- Dataset entries
--- src/rtl/fetch_unit_if.sv ---
`default_nettype none
// ============================================================================
// Module   : fetch_unit_if
// Brief    : Instruction-memory, redirect and decode-side bundle of fetch_unit.
// Revision : 1.0 - initial release
// ============================================================================
interface fetch_unit_if #(
   parameter int ADDRESS_WIDTH = 32,
   parameter int DATA_WIDTH    = 32
);
   logic [ADDRESS_WIDTH-1:0] imem_addr;
   logic [DATA_WIDTH-1:0]    imem_dout;
   logic                     halt;
   logic                     redirect_valid;
   logic [ADDRESS_WIDTH-1:0] redirect_pc;
   logic                     out_valid;
   logic                     out_ready;
   logic [DATA_WIDTH-1:0]    out_instr;
   logic [ADDRESS_WIDTH-1:0] out_pc;
   logic [31:0]              perf_bubbles;

   modport master (
      output imem_addr,
      input  imem_dout,
      input  halt,
      input  redirect_valid,
      input  redirect_pc,
      output out_valid,
      input  out_ready,
      output out_instr,
      output out_pc,
      output perf_bubbles
   );

   modport slave (
      input  imem_addr,
      output imem_dout,
      output halt,
      output redirect_valid,
      output redirect_pc,
      input  out_valid,
      output out_ready,
      input  out_instr,
      input  out_pc,
      input  perf_bubbles
   );
endinterface
`default_nettype wire

--- src/rtl/fetch_unit.sv ---
`default_nettype none
// ============================================================================
// Module   : fetch_unit
// Brief    : Sequential instruction fetch into a DEPTH-entry prefetch FIFO with
//            redirect flush and halt; FETCH_PERF_EN adds a bubble counter.
// Revision : 1.0 - initial release
// ============================================================================
module fetch_unit #(
   parameter int                       ADDRESS_WIDTH = 32,
   parameter int                       DATA_WIDTH    = 32,
   parameter logic [ADDRESS_WIDTH-1:0] RESET_PC      = 32'hBFC0_0000,
   parameter int                       DEPTH         = 4
) (
   input wire           clk,
   input wire           rst_n,
   fetch_unit_if.master bus
);
   localparam int                       c_ptr_w      = $clog2(DEPTH);
   localparam int                       c_cnt_w      = c_ptr_w + 1;
   localparam logic [c_cnt_w-1:0]       c_depth      = c_cnt_w'(DEPTH);
   localparam logic [c_ptr_w-1:0]       c_ptr_one    = c_ptr_w'(1);
   localparam logic [c_cnt_w-1:0]       c_cnt_one    = c_cnt_w'(1);
   localparam logic [ADDRESS_WIDTH-1:0] c_pc_step    = ADDRESS_WIDTH'(4);
   localparam logic [ADDRESS_WIDTH-1:0] c_align_mask = ~ADDRESS_WIDTH'(3);

   logic [ADDRESS_WIDTH-1:0] pc_q, pc_d;
   logic [c_ptr_w-1:0]       head_q, head_d;
   logic [c_ptr_w-1:0]       tail_q, tail_d;
   logic [c_cnt_w-1:0]       count_q, count_d;
   logic [ADDRESS_WIDTH-1:0] ent_pc_q    [DEPTH];
   logic [ADDRESS_WIDTH-1:0] ent_pc_d    [DEPTH];
   logic [DATA_WIDTH-1:0]    ent_instr_q [DEPTH];
   logic [DATA_WIDTH-1:0]    ent_instr_d [DEPTH];

   logic w_out_valid;
   logic w_pop;
   logic w_push;

   assign w_out_valid = (count_q != '0);
   assign w_pop       = w_out_valid && bus.out_ready;
   // A pop frees the head slot in the same edge, so a full buffer can still accept.
   assign w_push      = !bus.redirect_valid && !bus.halt && ((count_q < c_depth) || w_pop);

   always_comb begin
      pc_d        = pc_q;
      head_d      = head_q;
      tail_d      = tail_q;
      count_d     = count_q;
      ent_pc_d    = ent_pc_q;
      ent_instr_d = ent_instr_q;
      if (bus.redirect_valid) begin
         pc_d    = bus.redirect_pc & c_align_mask;
         head_d  = '0;
         tail_d  = '0;
         count_d = '0;
      end else begin
         if (w_push) begin
            ent_pc_d[tail_q]    = pc_q;
            ent_instr_d[tail_q] = bus.imem_dout;
            tail_d              = tail_q + c_ptr_one;
            pc_d                = pc_q + c_pc_step;
         end
         if (w_pop) begin
            head_d = head_q + c_ptr_one;
         end
         if (w_push && !w_pop) begin
            count_d = count_q + c_cnt_one;
         end else if (w_pop && !w_push) begin
            count_d = count_q - c_cnt_one;
         end
      end
   end

   always_ff @(posedge clk) begin
      if (!rst_n) begin
         pc_q    <= RESET_PC;
         head_q  <= '0;
         tail_q  <= '0;
         count_q <= '0;
      end else begin
         pc_q    <= pc_d;
         head_q  <= head_d;
         tail_q  <= tail_d;
         count_q <= count_d;
      end
   end

   // Payload storage needs no reset: it is only observed through a valid count.
   always_ff @(posedge clk) begin
      ent_pc_q    <= ent_pc_d;
      ent_instr_q <= ent_instr_d;
   end

   assign bus.imem_addr = pc_q;
   assign bus.out_valid = w_out_valid;
   assign bus.out_pc    = ent_pc_q[head_q];
   assign bus.out_instr = ent_instr_q[head_q];

`ifdef FETCH_PERF_EN
   logic [31:0] perf_q, perf_d;

   always_comb begin
      perf_d = perf_q;
      if (!w_out_valid && bus.out_ready && (perf_q != 32'hFFFF_FFFF)) begin
         perf_d = perf_q + 32'd1;
      end
   end

   always_ff @(posedge clk) begin
      if (!rst_n) begin
         perf_q <= '0;
      end else begin
         perf_q <= perf_d;
      end
   end

   assign bus.perf_bubbles = perf_q;
`else
   assign bus.perf_bubbles = 32'd0;
`endif
endmodule
`default_nettype wire

--- src/flat_wrapper.sv ---
// flat-port wrapper written by rule: the top's interface ports become plain ports
module fetch_unit_flat 
#(
   parameter int                       ADDRESS_WIDTH = 32,
   parameter int                       DATA_WIDTH    = 32,
   parameter logic [ADDRESS_WIDTH-1:0] RESET_PC      = 32'hBFC0_0000,
   parameter int                       DEPTH         = 4
)
  (clk, rst_n, bus_imem_addr, bus_imem_dout, bus_halt, bus_redirect_valid, bus_redirect_pc, bus_out_valid, bus_out_ready, bus_out_instr, bus_out_pc, bus_perf_bubbles);
  fetch_unit_if #(.ADDRESS_WIDTH(ADDRESS_WIDTH), .DATA_WIDTH(DATA_WIDTH)) bus_i ();
  input wire clk;
  input wire rst_n;
  output wire logic [$bits(bus_i.imem_addr)-1:0] bus_imem_addr;
  input wire logic [$bits(bus_i.imem_dout)-1:0] bus_imem_dout;
  input wire logic [$bits(bus_i.halt)-1:0] bus_halt;
  input wire logic [$bits(bus_i.redirect_valid)-1:0] bus_redirect_valid;
  input wire logic [$bits(bus_i.redirect_pc)-1:0] bus_redirect_pc;
  output wire logic [$bits(bus_i.out_valid)-1:0] bus_out_valid;
  input wire logic [$bits(bus_i.out_ready)-1:0] bus_out_ready;
  output wire logic [$bits(bus_i.out_instr)-1:0] bus_out_instr;
  output wire logic [$bits(bus_i.out_pc)-1:0] bus_out_pc;
  output wire logic [$bits(bus_i.perf_bubbles)-1:0] bus_perf_bubbles;
  assign bus_imem_addr = bus_i.imem_addr;
  assign bus_i.imem_dout = bus_imem_dout;
  assign bus_i.halt = bus_halt;
  assign bus_i.redirect_valid = bus_redirect_valid;
  assign bus_i.redirect_pc = bus_redirect_pc;
  assign bus_out_valid = bus_i.out_valid;
  assign bus_i.out_ready = bus_out_ready;
  assign bus_out_instr = bus_i.out_instr;
  assign bus_out_pc = bus_i.out_pc;
  assign bus_perf_bubbles = bus_i.perf_bubbles;
  fetch_unit #(.ADDRESS_WIDTH(ADDRESS_WIDTH), .DATA_WIDTH(DATA_WIDTH), .RESET_PC(RESET_PC), .DEPTH(DEPTH)) u_core (.clk(clk), .rst_n(rst_n), .bus(bus_i));
endmodule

- Exercise
Could you repeat exactly the lines in the listing above from the one with "output wire logic [$bits(bus_i.perf_bubbles)-1:0]" down to the one with "assign bus_i.redirect_valid = bus_redirect_valid;"? Include both of those lines.

- Your solution
  output wire logic [$bits(bus_i.perf_bubbles)-1:0] bus_perf_bubbles;
  assign bus_imem_addr = bus_i.imem_addr;
  assign bus_i.imem_dout = bus_imem_dout;
  assign bus_i.halt = bus_halt;
  assign bus_i.redirect_valid = bus_redirect_valid;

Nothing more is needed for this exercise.